The key message that Advizor and Greenplum are making are that there are 4 key technologies that impact our ability to consume big data in ways that are affordable, accessible and actionable; namely In Memory analysis to speed the return of results, Visualisation to aid the ingestion of what would be impenetrable patterns if reported on in tabular data, Social software to extend the reach of our understanding beyond just transaction history, and Search to change the way that we find what is important. These, alongside the commoditisation of the technology used to reduce the cost and make the ROI of getting into Big Data compelling, are, to me, the cornerstones of what Big Data and Agile BI, the two things that seem to be creating interest at present, are about.

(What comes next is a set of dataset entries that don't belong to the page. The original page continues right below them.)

`src/rtl/mips_mem_arbiter_if.sv`:
```
// mips_mem_arbiter_if: bus bundle between pipeline requesters, memory and the arbiter.
// slave is the arbiter's view; master is the pipeline/memory side.
interface mips_mem_arbiter_if #(
   parameter int ADDR_W = 10,
   parameter int DATA_W = 32
);
   logic              halt;
   logic              if_req;
   logic [ADDR_W-1:0] if_addr;
   logic              if_gnt;
   logic              if_rvalid;
   logic [DATA_W-1:0] if_rdata;
   logic              dm_req;
   logic              dm_we;
   logic [ADDR_W-1:0] dm_addr;
   logic [DATA_W-1:0] dm_wdata;
   logic              dm_gnt;
   logic              dm_rvalid;
   logic [DATA_W-1:0] dm_rdata;
   logic              mem_en;
   logic              mem_we;
   logic [ADDR_W-1:0] mem_addr;
   logic [DATA_W-1:0] mem_wdata;
   logic [DATA_W-1:0] mem_rdata;
   logic              mem_ack;
   logic              busy;
   logic              err;
   modport slave (
      input  halt, if_req, if_addr, dm_req, dm_we, dm_addr, dm_wdata, mem_rdata, mem_ack,
      output if_gnt, if_rvalid, if_rdata, dm_gnt, dm_rvalid, dm_rdata,
             mem_en, mem_we, mem_addr, mem_wdata, busy, err
   );
   modport master (
      output halt, if_req, if_addr, dm_req, dm_we, dm_addr, dm_wdata, mem_rdata, mem_ack,
      input  if_gnt, if_rvalid, if_rdata, dm_gnt, dm_rvalid, dm_rdata,
             mem_en, mem_we, mem_addr, mem_wdata, busy, err
   );
endinterface

```
`src/rtl/mips_mem_arbiter.sv`:
```
// mips_mem_arbiter: shares one memory between fetch and data ports, data first,
// with a fetch starvation guard and an ack watchdog; all outputs registered.
module mips_mem_arbiter #(
   parameter int ADDR_W       = 10,
   parameter int DATA_W       = 32,
   parameter int STARVE_LIMIT = 4,
   parameter int TIMEOUT      = 16
) (
   input logic                clock,
   input logic                reset_n,
   mips_mem_arbiter_if.slave  bus
);
   localparam int SW = $clog2(STARVE_LIMIT + 1);
   localparam int WW = $clog2(TIMEOUT + 1);
   localparam logic [SW-1:0] STARVE_MAX = SW'(STARVE_LIMIT);
   localparam logic [WW-1:0] WD_LAST    = WW'(TIMEOUT - 1);

   typedef enum logic [1:0] {IDLE, BUSY_IF, BUSY_DM} state_t;

   state_t            state_q;
   logic [SW-1:0]     starve_q;
   logic [WW-1:0]     wdog_q;
   logic              if_gnt_q, if_rvalid_q, dm_gnt_q, dm_rvalid_q;
   logic [DATA_W-1:0] if_rdata_q, dm_rdata_q;
   logic              mem_en_q, mem_we_q, err_q;
   logic [ADDR_W-1:0] mem_addr_q;
   logic [DATA_W-1:0] mem_wdata_q;
   logic              done, dm_win, if_win;
   logic [DATA_W-1:0] ack_data;

   // A timed-out transaction returns zero; stores always return zero.
   assign done     = bus.mem_ack || wdog_q == WD_LAST;
   assign ack_data = (bus.mem_ack && !mem_we_q) ? bus.mem_rdata : '0;
   assign dm_win   = !bus.halt && bus.dm_req && (!bus.if_req || starve_q < STARVE_MAX);
   assign if_win   = !bus.halt && !dm_win && bus.if_req;

   always_ff @(posedge clock or negedge reset_n) begin
      if (!reset_n) begin
         state_q     <= IDLE;
         starve_q    <= '0;
         wdog_q      <= '0;
         if_gnt_q    <= 1'b0;
         if_rvalid_q <= 1'b0;
         if_rdata_q  <= '0;
         dm_gnt_q    <= 1'b0;
         dm_rvalid_q <= 1'b0;
         dm_rdata_q  <= '0;
         mem_en_q    <= 1'b0;
         mem_we_q    <= 1'b0;
         mem_addr_q  <= '0;
         mem_wdata_q <= '0;
         err_q       <= 1'b0;
      end else begin
         if_gnt_q    <= 1'b0;
         dm_gnt_q    <= 1'b0;
         if_rvalid_q <= 1'b0;
         dm_rvalid_q <= 1'b0;
         if (state_q == IDLE) begin
            if (!bus.if_req) starve_q <= '0;
            if (dm_win) begin
               dm_gnt_q    <= 1'b1;
               mem_en_q    <= 1'b1;
               mem_we_q    <= bus.dm_we;
               mem_addr_q  <= bus.dm_addr;
               mem_wdata_q <= bus.dm_wdata;
               state_q     <= BUSY_DM;
               if (bus.if_req) starve_q <= starve_q + SW'(1);
            end else if (if_win) begin
               if_gnt_q   <= 1'b1;
               mem_en_q   <= 1'b1;
               mem_we_q   <= 1'b0;
               mem_addr_q <= bus.if_addr;
               starve_q   <= '0;
               state_q    <= BUSY_IF;
            end
         end else if (done) begin
            state_q  <= IDLE;
            mem_en_q <= 1'b0;
            mem_we_q <= 1'b0;
            wdog_q   <= '0;
            if (!bus.mem_ack) err_q <= 1'b1;
            if (state_q == BUSY_IF) begin
               if_rvalid_q <= 1'b1;
               if_rdata_q  <= ack_data;
            end else begin
               dm_rvalid_q <= 1'b1;
               dm_rdata_q  <= ack_data;
            end
         end else begin
            wdog_q <= wdog_q + WW'(1);
         end
      end
   end

   assign bus.if_gnt    = if_gnt_q;
   assign bus.if_rvalid = if_rvalid_q;
   assign bus.if_rdata  = if_rdata_q;
   assign bus.dm_gnt    = dm_gnt_q;
   assign bus.dm_rvalid = dm_rvalid_q;
   assign bus.dm_rdata  = dm_rdata_q;
   assign bus.mem_en    = mem_en_q;
   assign bus.mem_we    = mem_we_q;
   assign bus.mem_addr  = mem_addr_q;
   assign bus.mem_wdata = mem_wdata_q;
   assign bus.busy      = state_q != IDLE;
   assign bus.err       = err_q;
endmodule

```
`src/flat_wrapper.sv`:
```
// flat-port wrapper written by rule: the top's interface ports become plain ports
module mips_mem_arbiter_flat 
#(
   parameter int ADDR_W       = 10,
   parameter int DATA_W       = 32,
   parameter int STARVE_LIMIT = 4,
   parameter int TIMEOUT      = 16
)
  (clock, reset_n, bus_halt, bus_if_req, bus_if_addr, bus_dm_req, bus_dm_we, bus_dm_addr, bus_dm_wdata, bus_mem_rdata, bus_mem_ack, bus_if_gnt, bus_if_rvalid, bus_if_rdata, bus_dm_gnt, bus_dm_rvalid, bus_dm_rdata, bus_mem_en, bus_mem_we, bus_mem_addr, bus_mem_wdata, bus_busy, bus_err);
  mips_mem_arbiter_if #(.ADDR_W(ADDR_W), .DATA_W(DATA_W)) bus_i ();
  input logic clock;
  input logic reset_n;
  input wire logic [$bits(bus_i.halt)-1:0] bus_halt;
  input wire logic [$bits(bus_i.if_req)-1:0] bus_if_req;
  input wire logic [$bits(bus_i.if_addr)-1:0] bus_if_addr;
  input wire logic [$bits(bus_i.dm_req)-1:0] bus_dm_req;
  input wire logic [$bits(bus_i.dm_we)-1:0] bus_dm_we;
  input wire logic [$bits(bus_i.dm_addr)-1:0] bus_dm_addr;
  input wire logic [$bits(bus_i.dm_wdata)-1:0] bus_dm_wdata;
  input wire logic [$bits(bus_i.mem_rdata)-1:0] bus_mem_rdata;
  input wire logic [$bits(bus_i.mem_ack)-1:0] bus_mem_ack;
  output wire logic [$bits(bus_i.if_gnt)-1:0] bus_if_gnt;
  output wire logic [$bits(bus_i.if_rvalid)-1:0] bus_if_rvalid;
  output wire logic [$bits(bus_i.if_rdata)-1:0] bus_if_rdata;
  output wire logic [$bits(bus_i.dm_gnt)-1:0] bus_dm_gnt;
  output wire logic [$bits(bus_i.dm_rvalid)-1:0] bus_dm_rvalid;
  output wire logic [$bits(bus_i.dm_rdata)-1:0] bus_dm_rdata;
  output wire logic [$bits(bus_i.mem_en)-1:0] bus_mem_en;
  output wire logic [$bits(bus_i.mem_we)-1:0] bus_mem_we;
  output wire logic [$bits(bus_i.mem_addr)-1:0] bus_mem_addr;
  output wire logic [$bits(bus_i.mem_wdata)-1:0] bus_mem_wdata;
  output wire logic [$bits(bus_i.busy)-1:0] bus_busy;
  output wire logic [$bits(bus_i.err)-1:0] bus_err;
  assign bus_i.halt = bus_halt;
  assign bus_i.if_req = bus_if_req;
  assign bus_i.if_addr = bus_if_addr;
  assign bus_i.dm_req = bus_dm_req;
  assign bus_i.dm_we = bus_dm_we;
  assign bus_i.dm_addr = bus_dm_addr;
  assign bus_i.dm_wdata = bus_dm_wdata;
  assign bus_i.mem_rdata = bus_mem_rdata;
  assign bus_i.mem_ack = bus_mem_ack;
  assign bus_if_gnt = bus_i.if_gnt;
  assign bus_if_rvalid = bus_i.if_rvalid;
  assign bus_if_rdata = bus_i.if_rdata;
  assign bus_dm_gnt = bus_i.dm_gnt;
  assign bus_dm_rvalid = bus_i.dm_rvalid;
  assign bus_dm_rdata = bus_i.dm_rdata;
  assign bus_mem_en = bus_i.mem_en;
  assign bus_mem_we = bus_i.mem_we;
  assign bus_mem_addr = bus_i.mem_addr;
  assign bus_mem_wdata = bus_i.mem_wdata;
  assign bus_busy = bus_i.busy;
  assign bus_err = bus_i.err;
  mips_mem_arbiter #(.ADDR_W(ADDR_W), .DATA_W(DATA_W), .STARVE_LIMIT(STARVE_LIMIT), .TIMEOUT(TIMEOUT)) u_core (.clock(clock), .reset_n(reset_n), .bus(bus_i));
endmodule
```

When EMC invested in Greenplum they were buying into a platform that can handle the volume of data that can now be aggregated from all of the sources of insight available today, which, together, represent the volume that puts the ‘big’ into Big data. Critically, the Greenplum platform is based on commodity technology, the same Intel chips that are used in PCs. Above that they have the Greenplum and Hadoop data stores to handle the data, which is exposed by a data access and query layer to a layer of tools and services that will open up the data to exploitation and the creation of value. Here is where Greenplum’s innovation is really clever; they have their Catalytics programme to work with partners to build the tools and services required, and they provide Chorus, a collaborative analytic productivity layer, to bring all of those parts together and expose them to the business audience in a manageable way.

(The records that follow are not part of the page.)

File: src/rtl/e10_phy_pkg.sv
// rtl/e10_phy_pkg.sv - shared types and constants for the PHY reset sequencer
//
// Holds the counter width, the TX/RX state enumerations and a helper that
// turns a dwell time in cycles into the counter's terminal value.
package e10_phy_pkg;

    localparam int CNT_W = 16;

    typedef enum logic [1:0] {
        TX_RST  = 2'd0,
        TX_WAIT = 2'd1,
        TX_DIG  = 2'd2,
        TX_RDY  = 2'd3
    } tx_state_t;

    typedef enum logic [1:0] {
        RX_RST  = 2'd0,
        RX_WAIT = 2'd1,
        RX_LTD  = 2'd2,
        RX_RDY  = 2'd3
    } rx_state_t;

    // A state that must dwell n cycles leaves when its counter reads n-1.
    function automatic logic [CNT_W-1:0] cnt_last(input int n);
        return CNT_W'(n - 1);
    endfunction

endpackage

File: src/rtl/e10_sync2.sv
// rtl/e10_sync2.sv - two-flop synchronizer for one asynchronous level
//
// Ports:
//   clk      destination clock
//   reset_n  asynchronous active-low reset, clears both flops
//   d        asynchronous input level
//   q        level resynchronized to clk, two cycles of latency
module e10_sync2 (
    input  logic clk,
    input  logic reset_n,
    input  logic d,
    output logic q
);

    logic meta;

    always_ff @(posedge clk or negedge reset_n) begin
        if (!reset_n) begin
            meta <= 1'b0;
            q    <= 1'b0;
        end else begin
            meta <= d;
            q    <= meta;
        end
    end

endmodule

File: src/rtl/e10_phy_reset_seq.sv
// rtl/e10_phy_reset_seq.sv - TX/RX transceiver reset sequencer
//
// Two independent state machines step a PHY's analog and digital resets.
// TX: analog hold, wait for PLL lock and TX calibration done, digital hold,
// ready. RX: analog hold, wait for CDR lock and RX calibration done, require
// T_LTD continuous locked cycles, ready. Losing lock or calibration sends a
// path back to its WAIT state; a soft reset request sends it back to RST.
//
// Parameters:
//   T_ANALOG   analog reset hold, cycles (1..65535)
//   T_DIGITAL  TX digital reset hold after PLL lock, cycles (1..65535)
//   T_LTD      continuous CDR lock required before RX release, cycles (1..65535)
// Ports:
//   clk, reset_n                 clock, asynchronous active-low reset
//   tx_reset_req, rx_reset_req   synchronous soft resets per path
//   pll_locked, tx_cal_busy,
//   rx_cal_busy, rx_is_lockedtodata   asynchronous PHY status
//   tx_analogreset, tx_digitalreset,
//   rx_analogreset, rx_digitalreset   registered resets to the PHY
//   tx_ready, rx_ready           registered path-ready flags
module e10_phy_reset_seq
    import e10_phy_pkg::*;
#(
    parameter int T_ANALOG  = 70,
    parameter int T_DIGITAL = 16,
    parameter int T_LTD     = 4000
) (
    input  logic clk,
    input  logic reset_n,
    input  logic tx_reset_req,
    input  logic rx_reset_req,
    input  logic pll_locked,
    input  logic tx_cal_busy,
    input  logic rx_cal_busy,
    input  logic rx_is_lockedtodata,
    output logic tx_analogreset,
    output logic tx_digitalreset,
    output logic rx_analogreset,
    output logic rx_digitalreset,
    output logic tx_ready,
    output logic rx_ready
);

    localparam logic [CNT_W-1:0] TA_LAST = cnt_last(T_ANALOG);
    localparam logic [CNT_W-1:0] TD_LAST = cnt_last(T_DIGITAL);
    localparam logic [CNT_W-1:0] TL_LAST = cnt_last(T_LTD);
    localparam logic [CNT_W-1:0] CNT_ONE = CNT_W'(1);

    logic pll_s;
    logic tx_cal_s;
    logic rx_cal_s;
    logic ltd_s;

    e10_sync2 u_sync_pll    (.clk(clk), .reset_n(reset_n), .d(pll_locked),         .q(pll_s));
    e10_sync2 u_sync_tx_cal (.clk(clk), .reset_n(reset_n), .d(tx_cal_busy),        .q(tx_cal_s));
    e10_sync2 u_sync_rx_cal (.clk(clk), .reset_n(reset_n), .d(rx_cal_busy),        .q(rx_cal_s));
    e10_sync2 u_sync_ltd    (.clk(clk), .reset_n(reset_n), .d(rx_is_lockedtodata), .q(ltd_s));

    logic tx_ok;
    logic rx_ok;

    assign tx_ok = pll_s && !tx_cal_s;
    assign rx_ok = ltd_s && !rx_cal_s;

    // Goes high on the first edge after reset_n releases. The edge that sets
    // it also (re)enters RST with a cleared counter, so the analog hold is
    // counted from that first edge onward.
    logic seq_run;

    always_ff @(posedge clk or negedge reset_n) begin
        if (!reset_n) begin
            seq_run <= 1'b0;
        end else begin
            seq_run <= 1'b1;
        end
    end

    tx_state_t        tx_state;
    logic [CNT_W-1:0] tx_cnt;

    always_ff @(posedge clk or negedge reset_n) begin
        if (!reset_n) begin
            tx_state        <= TX_RST;
            tx_cnt          <= '0;
            tx_analogreset  <= 1'b1;
            tx_digitalreset <= 1'b1;
            tx_ready        <= 1'b0;
        end else if (tx_reset_req || !seq_run) begin
            // Soft reset outranks any status change seen this cycle.
            tx_state        <= TX_RST;
            tx_cnt          <= '0;
            tx_analogreset  <= 1'b1;
            tx_digitalreset <= 1'b1;
            tx_ready        <= 1'b0;
        end else begin
            case (tx_state)
                TX_RST: begin
                    if (tx_cnt == TA_LAST) begin
                        tx_state       <= TX_WAIT;
                        tx_cnt         <= '0;
                        tx_analogreset <= 1'b0;
                    end else begin
                        tx_cnt <= tx_cnt + CNT_ONE;
                    end
                end
                TX_WAIT: begin
                    if (tx_ok) begin
                        tx_state <= TX_DIG;
                        tx_cnt   <= '0;
                    end
                end
                TX_DIG: begin
                    if (!tx_ok) begin
                        tx_state <= TX_WAIT;
                        tx_cnt   <= '0;
                    end else if (tx_cnt == TD_LAST) begin
                        tx_state        <= TX_RDY;
                        tx_digitalreset <= 1'b0;
                        tx_ready        <= 1'b1;
                    end else begin
                        tx_cnt <= tx_cnt + CNT_ONE;
                    end
                end
                TX_RDY: begin
                    if (!tx_ok) begin
                        tx_state        <= TX_WAIT;
                        tx_cnt          <= '0;
                        tx_digitalreset <= 1'b1;
                        tx_ready        <= 1'b0;
                    end
                end
                default: begin
                    tx_state        <= TX_RST;
                    tx_cnt          <= '0;
                    tx_analogreset  <= 1'b1;
                    tx_digitalreset <= 1'b1;
                    tx_ready        <= 1'b0;
                end
            endcase
        end
    end

    rx_state_t        rx_state;
    logic [CNT_W-1:0] rx_cnt;

    always_ff @(posedge clk or negedge reset_n) begin
        if (!reset_n) begin
            rx_state        <= RX_RST;
            rx_cnt          <= '0;
            rx_analogreset  <= 1'b1;
            rx_digitalreset <= 1'b1;
            rx_ready        <= 1'b0;
        end else if (rx_reset_req || !seq_run) begin
            rx_state        <= RX_RST;
            rx_cnt          <= '0;
            rx_analogreset  <= 1'b1;
            rx_digitalreset <= 1'b1;
            rx_ready        <= 1'b0;
        end else begin
            case (rx_state)
                RX_RST: begin
                    if (rx_cnt == TA_LAST) begin
                        rx_state       <= RX_WAIT;
                        rx_cnt         <= '0;
                        rx_analogreset <= 1'b0;
                    end else begin
                        rx_cnt <= rx_cnt + CNT_ONE;
                    end
                end
                RX_WAIT: begin
                    if (rx_ok) begin
                        rx_state <= RX_LTD;
                        rx_cnt   <= '0;
                    end
                end
                RX_LTD: begin
                    // Any dropout restarts the lock qualification from zero.
                    if (!rx_ok) begin
                        rx_state <= RX_WAIT;
                        rx_cnt   <= '0;
                    end else if (rx_cnt == TL_LAST) begin
                        rx_state        <= RX_RDY;
                        rx_digitalreset <= 1'b0;
                        rx_ready        <= 1'b1;
                    end else begin
                        rx_cnt <= rx_cnt + CNT_ONE;
                    end
                end
                RX_RDY: begin
                    if (!rx_ok) begin
                        rx_state        <= RX_WAIT;
                        rx_cnt          <= '0;
                        rx_digitalreset <= 1'b1;
                        rx_ready        <= 1'b0;
                    end
                end
                default: begin
                    rx_state        <= RX_RST;
                    rx_cnt          <= '0;
                    rx_analogreset  <= 1'b1;
                    rx_digitalreset <= 1'b1;
                    rx_ready        <= 1'b0;
                end
            endcase
        end
    end

endmodule

File: config.mk
export PLATFORM = sky130hd
export DESIGN_NAME = e10_phy_reset_seq
export DESIGN_NICKNAME = d
export VERILOG_FILES = /design/src/rtl/e10_phy_pkg.sv /design/src/rtl/e10_sync2.sv /design/src/rtl/e10_phy_reset_seq.sv
export SDC_FILE = /design/constraint.sdc
export NUM_CORES = 1
export LEC_CHECK = 0
export ABC_AREA = 1
export BUFFER_PORTS_ARGS = -buffer_cell sky130_fd_sc_hd__buf_2
export CORE_UTILIZATION = 50
export DETAILED_ROUTE_END_ITERATION = 8
export HOLD_SLACK_MARGIN = 0.15
export PLACE_DENSITY = 0.67
export SETUP_SLACK_MARGIN = 0.2
export SLEW_MARGIN = 40
export SYNTH_ARGS = -nofsm -noshare
export SYNTH_HDL_FRONTEND = slang
export SYNTH_SLANG_ARGS = --single-unit
File: constraint.sdc
create_clock -name clk -period 2.23 [get_ports clk]
set_clock_uncertainty 0.1 [all_clocks]
set_input_delay 0.1115 -clock clk [delete_from_list [all_inputs] [get_ports clk]]
set_output_delay 0.1115 -clock clk [all_outputs]
set_load 0.1 [all_outputs]
==> flow_summary.ini <==
[timing]
setup_viol = 0
holdWs_ps = 189
min_period_over_period_pct = 83.8
setup-tns-final_ps = 0
hold_viol = 0
max_freq_mhz = 535
rsz0062_at_grt = true
report.final.slew_viol_count = 0
period_needed_ps = 1870

[clock_network]
path_clk_slew_ps = 90
cts_root_buffer = clkbuf_8
h-tree-depth = 2
clk_latency_ps = 300
cts_made_buffers = 5
clock_path_buffers = 2
post-cts-setup-buffers = 0
cts_tree = built
numClockSinks = 51

[routing]
via_per_inst = 4.94
dr.first_iter.drc_count = 144
drt.antenna.violating_nets = 0
vias = 2818
dr.pass1.iters = 4
wirelength_mm = 6.47
drcViolationCount = 0
detail_route.wl_per_cell_um = 11.3

[global_routing]
grt_max_degree = 24
grt_pass1_wl_mm = 11.8
grt_usage_pct = 20.7
antenna_found_initial = 0
grt_pass1_vias = 2658
gr-total-overflow = 0

[critical_path]
path_max_fanout = 13
endpoint_kind = flip-flop
reg2reg_depth = 10
critical_path_class = flip-flop to flip-flop
worstPathArrival_ps = 2010
cp-startpoint = rx_state[0]
r2r_start = rx_state[0]
worstPathRequired_ps = 2370
startpoint_type = flip-flop

[logic_synthesis]
syn_avg_cell_area_um2 = 7.00
async_reset_ff_share_pct = 100
synth_edf_count = 0
synth_flop_cell = dfrtp_1
ys_ff_latch = 51
synth_cell_type_count = 28
syn_area_um2 = 3270
synthesis.nets = 487
synth_cells = 467
synth_area_leaders = dfrtp_1, nand2_1, inv_1
yosys.area.top_type = dfrtp_1
synth_common_cells = nand2_1, inv_1, nor2_1
synth_top_area_share_pct = 36.0
synth_most_common_cell = nand2_1
ys.warnings.count = 0
ys_seq_area_share_pct = 39.2

[finish]
nets = 513
nFillCells = 572
num_antenna_cells = 0
final_core_util_pct = 57.1
drive_gt1_share_pct = 11.3
area_growth_pct = 10.3
stdcell_count = 571

[floorplan]
initial_utilization_pct = 51.7
coreArea_um2 = 6310
rows = 29
ios = 14
die_y_um = 82.8
die-area_um2 = 6860
die_w_um = 82.8

[power]
p_clk_share_pct = 34.1
sw_frac_of_total_pct = 25.9
net-switching-power_w = 0.000448
ir_worst_vdd_uv = 300
p_int_w = 0.00128
p_per_area_nw_per_um2 = 480
p_leak_nw = 1.84
seqPwrFrac_pct = 55.4
p_comb_share_pct = 10.4
power_w = 0.00173

[placed_design]
dpl.cell_count = 556
place.gp.congestion = 0.856
hpwl_mm = 4.87
portBuffers = 13

[run_status]
status = complete, no violations

[hold_path]
hp-class = input port to async pin

[flow_run]
cap_viol_max_count = 0
## power groups by stage
stage,Sequential [W],Clock [W],Combinational [W]
4_1_cts,0.000959,0.000626,0.000182
6_report,0.000959,0.000591,0.000181
3_5_place_dp,0.000977,0,0.000172
2_1_floorplan,0.000997,0,0.0000993
3_3_place_gp,0.000976,0,0.000170
5_1_grt,0.000963,0.000652,0.000206
## cells in the final DEF, fill, tap and decap left out
cell type / count
nor2_1: 55
o21ai_0: 6
conb_1: 1
nand2_1: 160
buf_4: 4
nand4_1: 15
ha_1: 12
dfrtp_1: 47
nand3b_1: 3
dfstp_2: 4
clkinvlp_4: 1
nand3_1: 38
xnor2_1: 2
inv_2: 3
nand3_2: 3
nand2_2: 5
inv_1: 68
nor3_1: 6
a21oi_2: 1
clkbuf_8: 7
nand4_4: 1
nand2_4: 2
nor2_4: 6
nor2_2: 4
xor2_1: 8
dlygate4sd3_1: 7
a21oi_1: 7
o21ai_1: 3
nor3_2: 2
buf_2: 13
## cell families (layout without fill, tap and decap cells)
kind of cell	count (synthesis)	count (layout)	synth area share, %
compound gates	17	17	2.72
flops	51	51	39.2
other cells	1	1	0.115
simple gates	300	300	41.3
xor+xnor	10	10	2.68
fa+ha+maj	12	12	4.60
buf+inv	76	103	9.38
## through the flow
stage / cell area, um^2 / setup slack [ps]
5_1_grt: 3600 / 179
4_1_cts: 3590 / 281
3_5_place_dp: 3420 / 301
2_1_floorplan: 3270 / 567
6_report: 3600 / 362
3_3_place_gp: 3420 / 316
## path summary, 6_finish.rpt
check,end,slack [ps]
hold reg to reg,u_sync_rx_cal.q,250
min in group clk,tx_cnt[9],190
hold / removal,tx_digitalreset,190
setup / recovery,rx_cnt[6],360
max in group asynchronous,tx_ready,950
setup reg to reg,rx_cnt[6],360
## routing by layer
metal | vias up | GRT usage [%] | wire length (um)
li1 | 1490 | - | -
met2 | 47 | 35.9 | 3110
met4 | 0 | 7.84 | 132
met5 | - | 0 | 0
met3 | 11 | 3.58 | 163
met1 | 1270 | 25.6 | 3060
## sequential cells by signal, summed over array words and instances (netlist names), 2 cells and up
| register | flops |
|---|---|
| rx_cnt | 16 |
| tx_cnt | 16 |
| rx_state | 2 |
| tx_state | 2 |
## worst max-delay path: stages (launching register included)
cell and delay [ps]:
dfrtp_1 430, inv_1 100, ha_1 160, nand3_1 170, nor2_2 200, nand4_4 170, nand2_4 190, inv_1 130
nand2_1 80, nand2_1 50, inv_1 40
## final cells by class
class,instances,area (um^2),share of cell area (%)
Multi-Input combinational cell,340,1690,46.9
Sequential cell,51,1280,35.5
Inverter,71,267,7.39
Timing Repair Buffer,24,165,4.58
Clock buffer,7,96.3,2.67
Tap cell,77,96.3,2.67
Clock inverter,1,7.51,0.208
## what timing repair did
action                     CTS  global route
gates resized for setup      0             3
hold buffers                 7             0
setup endpoints to repair    0            22
hold endpoints to repair    53             0
Note: power is estimated with default switching activity, not from simulation.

Advizor is one of those partners within the Catalytics programme. I have been aware of Advizor for some time because, like Doug Cogswell of Advizor, I have been a long time fan of KXEN as a data mining tool. KXEN, which is embedded into Advizor, provides the power of an SPSS or SAS, but in way that allows a non statistician to build a predictive model just as good as the traditional tools, but without the need for a PhD to get there. Advizor’s role in the Big Data story is to take the results from the lower level tools, for instance like a sentiment engine analysing Tweets to see if people are positive, indifferent or negative about a subject, and present the results in a visual way that allows a business user, such as a Product Manager in the FMCG market, to understand what the big data is telling them. Again, I find that many people are still not comfortable with what Visualisation is really about, and we all know that fear of the unknown tends to inhibit adoption. But this is why webinars like this are so valuable because you can actually see the tools in action with real world data and see the results, which can, for instance, use colour coding to represent sentiment and the size of a block to represent influence, enabling a complex interaction of factors to be presented in a way that conveys real value for ready consumption.

I can really recommend anyone looking to make their first steps in Big Data to check out both Greenplum and Advizor, and this webinar, which is now posted on the Advizor website, is a great place to start.